» PROBLEM REQUIREMENTS
Please take the records that follow and repeat exactly the lines starting with the line with "other,1,1,0.000357" and going on through the line with "(Power assumes the".

» EXERCISE INPUT
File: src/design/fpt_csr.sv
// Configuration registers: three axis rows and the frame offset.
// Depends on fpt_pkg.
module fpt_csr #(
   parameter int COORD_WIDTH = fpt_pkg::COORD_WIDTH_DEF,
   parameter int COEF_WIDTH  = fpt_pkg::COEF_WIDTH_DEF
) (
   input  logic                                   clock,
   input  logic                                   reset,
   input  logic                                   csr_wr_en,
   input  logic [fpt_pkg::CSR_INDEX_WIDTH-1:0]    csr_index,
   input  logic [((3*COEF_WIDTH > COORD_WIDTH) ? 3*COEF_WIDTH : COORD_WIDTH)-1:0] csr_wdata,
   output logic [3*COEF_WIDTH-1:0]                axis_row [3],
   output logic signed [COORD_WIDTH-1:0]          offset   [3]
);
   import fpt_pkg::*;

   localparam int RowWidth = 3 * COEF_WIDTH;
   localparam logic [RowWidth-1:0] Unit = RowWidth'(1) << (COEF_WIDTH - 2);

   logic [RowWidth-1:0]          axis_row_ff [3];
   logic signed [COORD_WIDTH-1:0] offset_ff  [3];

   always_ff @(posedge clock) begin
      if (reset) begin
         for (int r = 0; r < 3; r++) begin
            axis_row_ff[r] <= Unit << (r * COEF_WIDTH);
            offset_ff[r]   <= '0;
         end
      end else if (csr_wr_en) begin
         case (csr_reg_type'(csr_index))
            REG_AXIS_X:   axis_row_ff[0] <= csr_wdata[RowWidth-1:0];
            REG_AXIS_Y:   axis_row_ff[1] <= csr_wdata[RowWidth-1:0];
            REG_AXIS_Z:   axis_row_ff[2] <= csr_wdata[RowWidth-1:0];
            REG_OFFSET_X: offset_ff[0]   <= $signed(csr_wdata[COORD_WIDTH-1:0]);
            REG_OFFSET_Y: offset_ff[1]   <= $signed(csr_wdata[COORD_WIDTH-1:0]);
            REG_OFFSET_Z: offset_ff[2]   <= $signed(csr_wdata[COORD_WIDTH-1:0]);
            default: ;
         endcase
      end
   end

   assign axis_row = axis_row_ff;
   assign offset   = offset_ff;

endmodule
---
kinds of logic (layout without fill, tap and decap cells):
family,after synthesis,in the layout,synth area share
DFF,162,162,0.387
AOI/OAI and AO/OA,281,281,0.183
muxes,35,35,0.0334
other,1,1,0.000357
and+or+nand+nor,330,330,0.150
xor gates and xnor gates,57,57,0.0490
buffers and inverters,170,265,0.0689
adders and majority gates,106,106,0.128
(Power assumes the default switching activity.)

» TASK RESPONSE
other,1,1,0.000357
and+or+nand+nor,330,330,0.150
xor gates and xnor gates,57,57,0.0490
buffers and inverters,170,265,0.0689
adders and majority gates,106,106,0.128
(Power assumes the default switching activity.)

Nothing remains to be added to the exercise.